ATLANTA — For much of their debate on Monday, viewers watched Georgia Republican U.S. Sen. David Perdue and his Democratic challenger, Jon Ossoff, spar in bitter back-and-forth exchanges.
Perdue, 70, accused Ossoff of having a “radical socialist agenda,” while the 33-year-old media executive criticized Perdue's response to the new coronavirus (COVID-19) pandemic. Libertarian Shane Hazel touted the value of limited government.
The virtual event was hosted by the Atlanta Press Club.
The Senate race is one of Georgia's most closely watched contests with multiple polls showing Perdue and Ossoff about even.
Perdue dodged questions on topics ranging from school reopenings amid the pandemic to plans to address climate change but was quick to call Ossoff “desperate” and label him a “rubber stamp” for the “radical left movement."
Ossoff accused Perdue of, like President Trump, downplaying the severity of COVID-19 and called on him to answer the questions that were asked of him.
“The question was about this COVID-19 pandemic, which has killed nearly 220,000 Americans,” Ossoff said. "After you assured us the risk to our health was low and compared it to the common flu.”
Perdue did not highlight his loyalty to President Trump during the debate as much as he has throughout his campaign, and said Ossoff is taking his comments about the virus “out of context,” and defended how quickly the economy was reopened.

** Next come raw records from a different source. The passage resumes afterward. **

===== config.mk =====
export PLATFORM = sky130hd
export DESIGN_NAME = charger_control_status_regs
export DESIGN_NICKNAME = d
export VERILOG_FILES = /design/src/hw/charger_regs_pkg.sv /design/src/hw/charger_control_status_regs.sv /design/src/hw/status_sync.sv
export VERILOG_INCLUDE_DIRS = /design/src /design/src/hw
export SDC_FILE = /design/constraint.sdc
export NUM_CORES = 1
export LEC_CHECK = 0
export BUFFER_PORTS_ARGS = -buffer_cell sky130_fd_sc_hd__buf_2
export CAP_MARGIN = 20
export CORE_MARGIN = 10
export CORE_UTILIZATION = 36
export CTS_BUF_LIST = sky130_fd_sc_hd__clkbuf_8
export DETAILED_ROUTE_END_ITERATION = 10
export GPL_ROUTABILITY_DRIVEN = 1
export HOLD_SLACK_MARGIN = 0.02
export SLEW_MARGIN = 30
export SYNTH_ARGS = -nofsm -noshare
export SYNTH_HDL_FRONTEND = slang
export SYNTH_HIERARCHICAL = 1
export SYNTH_SLANG_ARGS = --single-unit

===== constraint.sdc =====
create_clock -name sys_clk -period 5.98 [get_ports sys_clk]
set_input_delay 0.897 -clock sys_clk [delete_from_list [all_inputs] [get_ports sys_clk]]
set_output_delay 0.897 -clock sys_clk [all_outputs]
set_load 0.01 [all_outputs]
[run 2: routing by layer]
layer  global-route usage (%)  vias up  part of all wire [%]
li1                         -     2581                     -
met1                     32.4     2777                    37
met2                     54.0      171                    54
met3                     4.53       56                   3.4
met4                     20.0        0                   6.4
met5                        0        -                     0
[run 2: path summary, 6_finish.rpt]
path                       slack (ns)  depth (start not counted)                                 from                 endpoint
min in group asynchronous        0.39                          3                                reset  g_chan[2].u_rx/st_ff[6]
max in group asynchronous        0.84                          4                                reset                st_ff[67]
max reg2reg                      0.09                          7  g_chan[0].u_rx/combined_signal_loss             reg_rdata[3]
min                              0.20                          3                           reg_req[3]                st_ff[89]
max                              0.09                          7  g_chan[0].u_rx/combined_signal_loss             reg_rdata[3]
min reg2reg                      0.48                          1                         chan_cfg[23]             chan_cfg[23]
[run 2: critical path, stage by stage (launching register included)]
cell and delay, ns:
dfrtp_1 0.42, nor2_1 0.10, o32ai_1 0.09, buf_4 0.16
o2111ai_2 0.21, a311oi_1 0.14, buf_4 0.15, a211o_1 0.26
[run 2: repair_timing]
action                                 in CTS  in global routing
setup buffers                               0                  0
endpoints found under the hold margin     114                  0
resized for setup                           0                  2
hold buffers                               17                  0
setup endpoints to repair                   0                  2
==> src/drcp_pkg.sv <==
package drcp_pkg;

  // ----------------------------------------------------------------
  // Debug register addresses in the write-only space
  // ----------------------------------------------------------------
  localparam int unsigned ADDR_W     = 8;
  localparam logic [7:0] ADDR_WR_UPPER = 8'h13;
  localparam logic [7:0] ADDR_WR_HIGH  = 8'h14;
  localparam logic [7:0] ADDR_WR_LOW   = 8'h15;
  localparam logic [7:0] ADDR_COMMAND  = 8'h16;
  localparam logic [7:0] ADDR_MEM_WR   = 8'h30;

  // ----------------------------------------------------------------
  // Command byte layout
  // ----------------------------------------------------------------
  localparam int unsigned CMD_TAG_MSB   = 7;
  localparam int unsigned CMD_TAG_LSB   = 3;
  localparam int unsigned CMD_GROUP_MSB = 2;
  localparam logic [4:0] CMD_TAG_READ   = 5'h00;
  localparam logic [4:0] CMD_TAG_WRITE  = 5'h10;
  localparam logic [2:0] GROUP_SP       = 3'h6;
  localparam logic [2:0] GROUP_PC       = 3'h7;

  // ----------------------------------------------------------------
  // Widths and buffering
  // ----------------------------------------------------------------
  localparam int unsigned DATA_W     = 8;
  localparam int unsigned STAGE_W    = 24;
  localparam int unsigned GROUP_W    = 3;
  localparam int unsigned FIFO_DEPTH = 8;
  localparam logic [7:0]  ADDR_STEP  = 8'h01;

  typedef enum logic [3:0] {
    ST_IDLE      = 4'b0001,
    ST_READ_WAIT = 4'b0010,
    ST_MEM_WAIT  = 4'b0100,
    ST_SETTLE    = 4'b1000
  } drcp_state_t;

endpackage : drcp_pkg

==> src/drcp_debug_register_command_port.sv <==
// Operation
// - The three staging bytes form one 24-bit value with the upper byte most significant.
// - Destinations narrower than 24 bits take only the low bits of the staging value.
// - The upper, high and low staging bytes decode at 13h, 14h and 15h.
// - The command register sits at 16h right after the staging bytes for one sequential burst.
// - Writing the command register starts its operation at once with no further trigger.
// - A read command loads the selected register into the upper, high and low result bytes.
// - A write command takes the value for the CPU destination from the staging bytes.
// - Codes 00 to 07 read page/F/A, BC, DE, HL, IX, IY, SP and PC in that order.
// - Codes 80 to 87 write the same groups in the same order from the staging bytes.
// - Stack commands 06 and 86 select the long pointer in long mode and the short one otherwise.
// - A byte written to the memory port is stored at the address held by the program counter.
// - The memory address is the full PC in long mode and page plus PC low 16 bits otherwise.
// - The program counter advances by one after each memory port byte.
// - The debug address does not advance on memory port bytes so a burst streams to memory.
// - The memory write port decodes at 30h.
// - Staging registers are write-only and hold no defined reset value; memory port address and data reset to zero.
`timescale 1ns/1ps

// ------------------------------------------------------------------
// Byte FIFO between the debug link decoder and the command executor
// ------------------------------------------------------------------
module drcp_fifo #(
  parameter int unsigned WIDTH = 16,
  parameter int unsigned DEPTH = drcp_pkg::FIFO_DEPTH
) (
  // Clock and reset
  input  wire logic             clk,
  input  wire logic             reset,
  // Fill side
  input  wire logic             in_valid,
  output logic                  in_ready,
  input  wire logic [WIDTH-1:0] in_data,
  // Drain side
  output logic                  out_valid,
  input  wire logic             out_ready,
  output logic      [WIDTH-1:0] out_data
);
  localparam int unsigned PTR_W = $clog2(DEPTH);

  if (DEPTH < 2 || (DEPTH & (DEPTH - 1)) != 0) begin : g_bad_depth
    $error("drcp_fifo depth must be a power of two of at least two");
  end

  logic [WIDTH-1:0] mem [DEPTH];
  logic [PTR_W-1:0] wr_ptr;
  logic [PTR_W-1:0] rd_ptr;
  logic [PTR_W:0]   count;
  logic [PTR_W:0]   next_count;
  wire              push = in_valid && in_ready;
  wire              pop  = out_valid && out_ready;

  assign out_data = mem[rd_ptr];

  always_comb begin
    next_count = count;
    if (push && !pop)
      next_count = count + 1'b1;
    else if (pop && !push)
      next_count = count - 1'b1;
  end

  // Full and empty come from flip-flops so the ready seen by the link is clean.
  always_ff @(posedge clk) begin
    if (reset) begin
      wr_ptr    <= '0;
      rd_ptr    <= '0;
      count     <= '0;
      in_ready  <= 1'b0;
      out_valid <= 1'b0;
    end else begin
      if (push)
        wr_ptr <= wr_ptr + 1'b1;
      if (pop)
        rd_ptr <= rd_ptr + 1'b1;
      count     <= next_count;
      in_ready  <= next_count != (PTR_W+1)'(DEPTH);
      out_valid <= next_count != '0;
    end
  end

  always_ff @(posedge clk) begin
    if (push)
      mem[wr_ptr] <= in_data;
  end

endmodule : drcp_fifo

// ------------------------------------------------------------------
// Debug register and command port
// ------------------------------------------------------------------
module drcp_debug_register_command_port #(
  parameter int unsigned FIFO_DEPTH = drcp_pkg::FIFO_DEPTH
) (
  // Clock and reset
  input  wire logic        clk,
  input  wire logic        reset,
  // Debug link side, already framed by the link decoder
  input  wire logic        dbg_addr_load,
  input  wire logic [7:0]  dbg_addr,
  input  wire logic        dbg_data_valid,
  output logic             dbg_data_ready,
  input  wire logic [7:0]  dbg_data,
  // Read result bytes
  output logic [7:0]       read_result_upper,
  output logic [7:0]       read_result_high,
  output logic [7:0]       read_result_low,
  // CPU register file
  output logic             reg_read_req,
  output logic             reg_write_strobe,
  output logic [2:0]       reg_group,
  output logic             reg_sp_long,
  output logic [23:0]      reg_write_data,
  input  wire logic        reg_read_valid,
  input  wire logic [23:0] reg_read_data,
  // CPU state
  input  wire logic        long_address_mode,
  input  wire logic [7:0]  memory_base_page,
  input  wire logic [23:0] cpu_pc,
  output logic             pc_increment,
  // Memory write path
  output logic             mem_wr_req,
  output logic [23:0]      mem_wr_addr,
  output logic [7:0]       mem_wr_data,
  input  wire logic        mem_wr_ack
);

  // ----------------------------------------------------------------
  // Address tracking and buffering
  // ----------------------------------------------------------------
  localparam int unsigned ENTRY_W = drcp_pkg::ADDR_W + drcp_pkg::DATA_W;

  drcp_pkg::drcp_state_t state;
  logic [7:0]            cur_addr;
  logic                  fifo_ready;
  logic                  fifo_valid;
  logic [ENTRY_W-1:0]    fifo_entry;
  logic [7:0]            write_stage_upper;
  logic [7:0]            write_stage_high;
  logic [7:0]            write_stage_low;

  wire       link_push   = dbg_data_valid && fifo_ready;
  wire [7:0] link_addr   = dbg_addr_load ? dbg_addr : cur_addr;
  wire       at_mem_port = link_addr == drcp_pkg::ADDR_MEM_WR;

  // A byte offered together with an address load goes to the new address.
  always_ff @(posedge clk) begin
    if (reset)
      cur_addr <= '0;
    else if (link_push && !at_mem_port)
      cur_addr <= link_addr + drcp_pkg::ADDR_STEP;
    else if (dbg_addr_load)
      cur_addr <= dbg_addr;
  end

  // The address travels with each byte, so a later address load never retargets queued data.
  drcp_fifo #(
    .WIDTH (ENTRY_W),
    .DEPTH (FIFO_DEPTH)
  ) u_fifo (
    .clk       (clk),
    .reset     (reset),
    .in_valid  (dbg_data_valid),
    .in_ready  (fifo_ready),
    .in_data   ({link_addr, dbg_data}),
    .out_valid (fifo_valid),
    .out_ready (state == drcp_pkg::ST_IDLE),
    .out_data  (fifo_entry)
  );

  // The link sees the buffer's own ready, so a full buffer holds the host off instead of
  // silently dropping a byte.
  assign dbg_data_ready = fifo_ready;

  // ----------------------------------------------------------------
  // Decode of the byte at the head of the buffer
  // ----------------------------------------------------------------
  wire [7:0]  q_addr    = fifo_entry[ENTRY_W-1:drcp_pkg::DATA_W];
  wire [7:0]  q_data    = fifo_entry[drcp_pkg::DATA_W-1:0];
  wire        take      = fifo_valid && state == drcp_pkg::ST_IDLE;
  wire        hit_upper = take && q_addr == drcp_pkg::ADDR_WR_UPPER;
  wire        hit_high  = take && q_addr == drcp_pkg::ADDR_WR_HIGH;
  wire        hit_low   = take && q_addr == drcp_pkg::ADDR_WR_LOW;
  wire        hit_cmd   = take && q_addr == drcp_pkg::ADDR_COMMAND;
  wire        hit_mem   = take && q_addr == drcp_pkg::ADDR_MEM_WR;
  wire [4:0]  cmd_tag   = q_data[drcp_pkg::CMD_TAG_MSB:drcp_pkg::CMD_TAG_LSB];
  wire [2:0]  cmd_group = q_data[drcp_pkg::CMD_GROUP_MSB:0];
  wire        cmd_read  = hit_cmd && cmd_tag == drcp_pkg::CMD_TAG_READ;
  wire        cmd_write = hit_cmd && cmd_tag == drcp_pkg::CMD_TAG_WRITE;
  wire [23:0] stage_val = {write_stage_upper, write_stage_high, write_stage_low};
  wire [23:0] mem_addr  = long_address_mode ? cpu_pc
                                            : {memory_base_page, cpu_pc[15:0]};

  // ----------------------------------------------------------------
  // Staging bytes
  // ----------------------------------------------------------------
  // No reset here: these bytes are write-only and start undefined.
  always_ff @(posedge clk) begin
    if (hit_upper)
      write_stage_upper <= q_data;
    if (hit_high)
      write_stage_high <= q_data;
    if (hit_low)
      write_stage_low <= q_data;
  end

  // ----------------------------------------------------------------
  // Command executor
  // ----------------------------------------------------------------
  // After any CPU update the executor waits one cycle so the next byte sees the new PC.
  always_ff @(posedge clk) begin
    if (reset) begin
      state <= drcp_pkg::ST_IDLE;
    end else begin
      unique case (state)
        drcp_pkg::ST_IDLE: begin
          if (cmd_read)
            state <= drcp_pkg::ST_READ_WAIT;
          else if (cmd_write)
            state <= drcp_pkg::ST_SETTLE;
          else if (hit_mem)
            state <= drcp_pkg::ST_MEM_WAIT;
        end
        drcp_pkg::ST_READ_WAIT: begin
          if (reg_read_valid)
            state <= drcp_pkg::ST_IDLE;
        end
        drcp_pkg::ST_MEM_WAIT: begin
          if (mem_wr_ack)
            state <= drcp_pkg::ST_SETTLE;
        end
        drcp_pkg::ST_SETTLE: begin
          state <= drcp_pkg::ST_IDLE;
        end
      endcase
    end
  end

  always_ff @(posedge clk) begin
    if (reset) begin
      reg_read_req     <= 1'b0;
      reg_write_strobe <= 1'b0;
      reg_group        <= '0;
      reg_sp_long      <= 1'b0;
      reg_write_data   <= '0;
    end else begin
      reg_read_req     <= cmd_read || (reg_read_req && !reg_read_valid);
      reg_write_strobe <= cmd_write;
      if (cmd_read || cmd_write) begin
        reg_group   <= cmd_group;
        reg_sp_long <= long_address_mode;
      end
      if (cmd_write)
        reg_write_data <= stage_val;
    end
  end

  always_ff @(posedge clk) begin
    if (reset) begin
      read_result_upper <= '0;
      read_result_high  <= '0;
      read_result_low   <= '0;
    end else if (state == drcp_pkg::ST_READ_WAIT && reg_read_valid) begin
      read_result_upper <= reg_read_data[23:16];
      read_result_high  <= reg_read_data[15:8];
      read_result_low   <= reg_read_data[7:0];
    end
  end

  always_ff @(posedge clk) begin
    if (reset) begin
      mem_wr_req   <= 1'b0;
      mem_wr_addr  <= '0;
      mem_wr_data  <= '0;
      pc_increment <= 1'b0;
    end else begin
      mem_wr_req   <= hit_mem || (mem_wr_req && !mem_wr_ack);
      pc_increment <= state == drcp_pkg::ST_MEM_WAIT && mem_wr_ack;
      if (hit_mem) begin
        mem_wr_addr <= mem_addr;
        mem_wr_data <= q_data;
      end
    end
  end

endmodule : drcp_debug_register_command_port
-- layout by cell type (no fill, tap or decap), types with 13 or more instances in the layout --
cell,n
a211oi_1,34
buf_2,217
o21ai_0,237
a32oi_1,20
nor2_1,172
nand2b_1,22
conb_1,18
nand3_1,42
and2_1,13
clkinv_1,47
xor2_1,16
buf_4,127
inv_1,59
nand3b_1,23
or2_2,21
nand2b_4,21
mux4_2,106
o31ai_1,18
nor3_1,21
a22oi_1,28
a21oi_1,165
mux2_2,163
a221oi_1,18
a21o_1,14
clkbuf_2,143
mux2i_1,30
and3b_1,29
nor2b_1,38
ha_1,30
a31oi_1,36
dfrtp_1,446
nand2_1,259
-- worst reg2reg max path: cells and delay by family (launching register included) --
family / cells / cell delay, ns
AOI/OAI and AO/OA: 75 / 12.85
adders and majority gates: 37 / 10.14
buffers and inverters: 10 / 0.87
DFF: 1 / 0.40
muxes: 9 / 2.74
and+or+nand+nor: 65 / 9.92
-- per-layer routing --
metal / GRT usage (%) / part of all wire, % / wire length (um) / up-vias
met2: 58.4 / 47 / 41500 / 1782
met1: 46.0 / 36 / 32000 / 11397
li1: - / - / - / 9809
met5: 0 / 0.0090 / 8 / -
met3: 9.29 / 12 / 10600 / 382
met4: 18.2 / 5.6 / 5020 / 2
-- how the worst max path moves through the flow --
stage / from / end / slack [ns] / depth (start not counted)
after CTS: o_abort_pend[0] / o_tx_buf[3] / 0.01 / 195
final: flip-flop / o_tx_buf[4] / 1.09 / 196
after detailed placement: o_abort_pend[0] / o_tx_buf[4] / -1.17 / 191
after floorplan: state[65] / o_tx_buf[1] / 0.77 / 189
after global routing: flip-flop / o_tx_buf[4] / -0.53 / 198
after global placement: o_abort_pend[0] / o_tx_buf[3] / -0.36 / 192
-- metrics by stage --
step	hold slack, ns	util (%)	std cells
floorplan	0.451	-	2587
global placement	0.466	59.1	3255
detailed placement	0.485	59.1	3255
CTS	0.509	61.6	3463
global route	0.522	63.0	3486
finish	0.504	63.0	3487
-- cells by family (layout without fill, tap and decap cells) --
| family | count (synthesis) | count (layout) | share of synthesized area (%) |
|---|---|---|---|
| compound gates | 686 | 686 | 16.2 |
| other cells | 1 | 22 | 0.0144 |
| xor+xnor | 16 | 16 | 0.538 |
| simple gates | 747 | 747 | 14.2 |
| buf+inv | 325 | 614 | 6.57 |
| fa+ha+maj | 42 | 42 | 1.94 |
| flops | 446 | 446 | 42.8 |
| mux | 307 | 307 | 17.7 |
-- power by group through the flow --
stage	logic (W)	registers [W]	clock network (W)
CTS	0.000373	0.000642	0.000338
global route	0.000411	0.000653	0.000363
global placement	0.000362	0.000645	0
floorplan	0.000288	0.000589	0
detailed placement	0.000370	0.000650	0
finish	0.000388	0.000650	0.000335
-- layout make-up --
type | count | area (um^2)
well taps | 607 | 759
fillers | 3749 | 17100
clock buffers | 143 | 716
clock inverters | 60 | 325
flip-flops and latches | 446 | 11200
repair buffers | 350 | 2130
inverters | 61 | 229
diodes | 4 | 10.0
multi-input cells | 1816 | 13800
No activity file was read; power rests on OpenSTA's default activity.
<file path="config.mk">
export PLATFORM = sky130hd
export DESIGN_NAME = pafs_top
export DESIGN_NICKNAME = d
export VERILOG_FILES = /design/src/design/pafs_sync.v /design/src/design/pafs_func_decode.v /design/src/design/pafs_top.v
export VERILOG_INCLUDE_DIRS = /design/src /design/src/design
export SDC_FILE = /design/constraint.sdc
export NUM_CORES = 1
export LEC_CHECK = 0
export BUFFER_PORTS_ARGS = -buffer_cell sky130_fd_sc_hd__buf_2
export CELL_PAD_IN_SITES_DETAIL_PLACEMENT = 0
export CELL_PAD_IN_SITES_GLOBAL_PLACEMENT = 1
export CORE_MARGIN = 4
export CORE_UTILIZATION = 38
export DETAILED_ROUTE_END_ITERATION = 6
export GPL_ROUTABILITY_DRIVEN = 0
export PLACE_DENSITY_LB_ADDON = 0.1
export SYNTH_ARGS = -nofsm -noshare
export SYNTH_HDL_FRONTEND = slang
export SYNTH_SLANG_ARGS = --single-unit
</file>
<file path="constraint.sdc">
create_clock -name sys_clk_i -period 3.1 [get_ports sys_clk_i]
set_input_delay 0 -clock sys_clk_i [delete_from_list [all_inputs] [get_ports sys_clk_i]]
set_output_delay 0 -clock sys_clk_i [all_outputs]
set_load 0.01 [all_outputs]
</file>
$ cat src/inc/aprc_pkg.sv
// Package for the ADC port and reference configuration block
package aprc_pkg;

	// Register map (word offsets are byte addresses)
	localparam logic [7:0] ADDR_PORT_REF_CFG = 8'h00;
	localparam int         ADDR_W            = 8;

	// Field positions
	localparam int NEG_REF_BIT  = 5;
	localparam int POS_REF_BIT  = 4;
	localparam int PCFG_LSB     = 0;
	localparam int PCFG_W       = 4;

	// Reset values
	localparam logic [3:0] PCFG_RST_ANALOG  = 4'h0;
	localparam logic [3:0] PCFG_RST_DIGITAL = 4'h7;
	localparam logic       REF_SEL_RST      = 1'b0;

	// Decode limits
	localparam int         NUM_INPUTS       = 13;
	localparam logic [3:0] PCFG_ALL_ANALOG  = 4'h2;

	// Stored configuration
	typedef struct packed {
		logic       neg_ref_select;
		logic       pos_ref_select;
		logic [3:0] port_config_field;
	} aprc_cfg_s;

	// Reference routing outputs
	typedef struct packed {
		logic neg_ref_ext;
		logic pos_ref_ext;
	} aprc_ref_s;

endpackage

$ cat src/rtl/aprc_top.sv
// ADC port and reference configuration register with Wishbone slave
//
// The implementer's own choices: the Wishbone slave port and the register addresses.
`timescale 1ns/10ps
`default_nettype none

module aprc_top #(
	parameter int         NUM_IN    = aprc_pkg::NUM_INPUTS,
	parameter bit         LARGE_PKG = 1'b1
) (
	// Clock and reset
	input  wire logic              CLK_SYS,
	input  wire logic              RST,
	// Nonvolatile configuration
	input  wire logic              POR_ANALOG_DEFAULT_FUSE,
	// Wishbone slave
	input  wire logic              WB_CYC_I,
	input  wire logic              WB_STB_I,
	input  wire logic              WB_WE_I,
	input  wire logic [7:0]        WB_ADR_I,
	input  wire logic [3:0]        WB_SEL_I,
	input  wire logic [31:0]       WB_DAT_I,
	output logic      [31:0]       WB_DAT_O,
	output logic                   WB_ACK_O,
	output logic                   WB_ERR_O,
	// Converter controls
	output aprc_pkg::aprc_ref_s    REF_SEL,
	output logic      [NUM_IN-1:0] ANALOG_SELECT
);

	////////////////////////////////////////////////////////////////////////////
	// Decode helpers

	function automatic logic [NUM_IN-1:0] decode_pcfg(input logic [3:0] code);
		logic [NUM_IN-1:0] v;
		int                n_dig;
		v     = '1;
		n_dig = 0;
		if (code > aprc_pkg::PCFG_ALL_ANALOG) begin
			n_dig = int'(code) - int'(aprc_pkg::PCFG_ALL_ANALOG);
		end
		for (int i = 0; i < NUM_IN; i++) begin
			if (i >= NUM_IN - n_dig) begin
				v[i] = 1'b0;
			end
		end
		return v;
	endfunction

	////////////////////////////////////////////////////////////////////////////
	// Fuse synchroniser; strap caught after reset release

	logic               fuse_s1_q;
	logic               fuse_s2_q;
	logic               por_done_q;
	aprc_pkg::aprc_cfg_s cfg_q;
	aprc_pkg::aprc_cfg_s cfg_d;
	logic               ack_q;
	logic               ack_d;
	logic               err_q;
	logic               err_d;
	logic [31:0]        rdat_q;
	logic [31:0]        rdat_d;
	logic               req;
	logic               hit;

	always_ff @(posedge CLK_SYS) begin
		fuse_s1_q <= POR_ANALOG_DEFAULT_FUSE;
		fuse_s2_q <= fuse_s1_q;
	end

	////////////////////////////////////////////////////////////////////////////
	// Register and bus logic

	assign req = WB_CYC_I && WB_STB_I && !ack_q && !err_q;
	assign hit = (WB_ADR_I == aprc_pkg::ADDR_PORT_REF_CFG);

	always_comb begin
		cfg_d  = cfg_q;
		ack_d  = 1'b0;
		err_d  = 1'b0;
		rdat_d = rdat_q;
		if (!por_done_q) begin
			// Fuse reaches the synchroniser output two edges after it changes; the synchroniser is not reset
			cfg_d.port_config_field = fuse_s2_q ? aprc_pkg::PCFG_RST_ANALOG
			                                    : aprc_pkg::PCFG_RST_DIGITAL;
		end else if (req && hit) begin
			ack_d = 1'b1;
			if (WB_WE_I && WB_SEL_I[0]) begin
				cfg_d.neg_ref_select    = WB_DAT_I[aprc_pkg::NEG_REF_BIT];
				cfg_d.pos_ref_select    = WB_DAT_I[aprc_pkg::POS_REF_BIT];
				cfg_d.port_config_field = WB_DAT_I[aprc_pkg::PCFG_LSB +: aprc_pkg::PCFG_W];
			end
			rdat_d = '0;
			rdat_d[aprc_pkg::NEG_REF_BIT] = cfg_q.neg_ref_select;
			rdat_d[aprc_pkg::POS_REF_BIT] = cfg_q.pos_ref_select;
			rdat_d[aprc_pkg::PCFG_LSB +: aprc_pkg::PCFG_W] = cfg_q.port_config_field;
		end else if (req) begin
			err_d  = 1'b1;
			rdat_d = '0;
		end
	end

	// Counter of four edges lets the fuse synchroniser settle before sampling
	logic [1:0] por_cnt_q;
	logic [1:0] por_cnt_d;
	logic       por_done_d;

	always_comb begin
		por_cnt_d  = por_cnt_q;
		por_done_d = por_done_q;
		if (por_cnt_q != 2'h3) begin
			por_cnt_d = por_cnt_q + 2'h1;
		end else begin
			por_done_d = 1'b1;
		end
	end

	always_ff @(posedge CLK_SYS) begin
		if (RST) begin
			cfg_q.neg_ref_select    <= aprc_pkg::REF_SEL_RST;
			cfg_q.pos_ref_select    <= aprc_pkg::REF_SEL_RST;
			cfg_q.port_config_field <= aprc_pkg::PCFG_RST_DIGITAL;
			ack_q                   <= 1'b0;
			err_q                   <= 1'b0;
			rdat_q                  <= '0;
			por_cnt_q               <= 2'h0;
			por_done_q              <= 1'b0;
		end else begin
			cfg_q      <= cfg_d;
			ack_q      <= ack_d;
			err_q      <= err_d;
			rdat_q     <= rdat_d;
			por_cnt_q  <= por_cnt_d;
			por_done_q <= por_done_d;
		end
	end

	assign WB_ACK_O = ack_q;
	assign WB_ERR_O = err_q;
	assign WB_DAT_O = rdat_q;

	////////////////////////////////////////////////////////////////////////////
	// Converter-facing outputs

	logic [NUM_IN-1:0] dec;

	// One driver for the whole struct; split member assigns trip some tools
	always_comb begin
		REF_SEL.neg_ref_ext = cfg_q.neg_ref_select;
		REF_SEL.pos_ref_ext = cfg_q.pos_ref_select;
	end
	assign dec = decode_pcfg(cfg_q.port_config_field);

	// Small package: inputs 5..7 have no pin, so they read as digital
	always_comb begin
		ANALOG_SELECT = dec;
		if (!LARGE_PKG) begin
			for (int i = 5; i <= 7; i++) begin
				ANALOG_SELECT[i] = 1'b0;
			end
		end
	end

	////////////////////////////////////////////////////////////////////////////
	// Assertions

	property p_rsvd_zero;
		@(posedge CLK_SYS) disable iff (RST) WB_ACK_O |-> WB_DAT_O[7:6] == 2'b00;
	endproperty
	a_rsvd_zero: assert property (p_rsvd_zero) else $error("Reserved bits read nonzero");

	property p_neg_ref;
		@(posedge CLK_SYS) disable iff (RST)
			(req && hit && WB_WE_I && WB_SEL_I[0] && por_done_q)
			|=> REF_SEL.neg_ref_ext == $past(WB_DAT_I[aprc_pkg::NEG_REF_BIT]);
	endproperty
	a_neg_ref: assert property (p_neg_ref) else $error("Negative reference select not written");

	property p_pos_ref;
		@(posedge CLK_SYS) disable iff (RST)
			(req && hit && WB_WE_I && WB_SEL_I[0] && por_done_q)
			|=> REF_SEL.pos_ref_ext == $past(WB_DAT_I[aprc_pkg::POS_REF_BIT]);
	endproperty
	a_pos_ref: assert property (p_pos_ref) else $error("Positive reference select not written");

	property p_all_digital;
		@(posedge CLK_SYS) disable iff (RST) cfg_q.port_config_field == 4'hF |-> ANALOG_SELECT == '0;
	endproperty
	a_all_digital: assert property (p_all_digital) else $error("Code 1111 left an analog input");

	property p_low_analog;
		@(posedge CLK_SYS) disable iff (RST)
			(cfg_q.port_config_field <= aprc_pkg::PCFG_ALL_ANALOG && LARGE_PKG) |-> &ANALOG_SELECT;
	endproperty
	a_low_analog: assert property (p_low_analog) else $error("Low code left a digital input");

	property p_top_first;
		@(posedge CLK_SYS) disable iff (RST)
			cfg_q.port_config_field == 4'h3 |-> !ANALOG_SELECT[NUM_IN-1] && ANALOG_SELECT[NUM_IN-2];
	endproperty
	a_top_first: assert property (p_top_first) else $error("Code 0011 decode wrong");

	property p_por_load;
		@(posedge CLK_SYS) disable iff (RST)
			$rose(por_done_q) |-> cfg_q.port_config_field == (fuse_s2_q ? aprc_pkg::PCFG_RST_ANALOG
			                                                            : aprc_pkg::PCFG_RST_DIGITAL);
	endproperty
	a_por_load: assert property (p_por_load) else $error("Power-on port code wrong");

	property p_small_pkg;
		@(posedge CLK_SYS) disable iff (RST) !LARGE_PKG |-> ANALOG_SELECT[7:5] == 3'b000;
	endproperty
	a_small_pkg: assert property (p_small_pkg) else $error("Absent inputs marked analog");

	property p_ref_reset;
		@(posedge CLK_SYS) $fell(RST) |-> (REF_SEL == 2'h0) [*2];
	endproperty
	a_ref_reset: assert property (p_ref_reset) else $error("Reference selects not zero after reset");

endmodule

`default_nettype wire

"We created a relief package that brought $47 billion to the state, including a PPP (Paycheck Protection Program) program that you oppose that saved a million-and-a-half jobs in Georgia,” Perdue said. “You would have denied those million-and-a-half people their jobs.”
Ossoff hit back.
"Senator, the president of the United States stood in the White House briefing room and suggested people inject chemical disinfectants,” he said. "You told us this disease was no more deadly than the flu, you're changing the subject left, right and center. You seriously believe President Trump has done everything in his power to protect us?”
On Monday, the Senate Judiciary Committee began hearings in Washington on President Trump’s Supreme Court nominee Amy Coney Barrett, which has created yet another battle between Democrats and Republicans. Perdue has supported the president’s pick to fill the spot of the late Ruth Bader Ginsburg and called for Barrett's swift confirmation. Ossoff pointed out that Perdue spoke against former President Barack Obama’s nomination of Merrick Garland to the top court in 2016 because that was also during an election year.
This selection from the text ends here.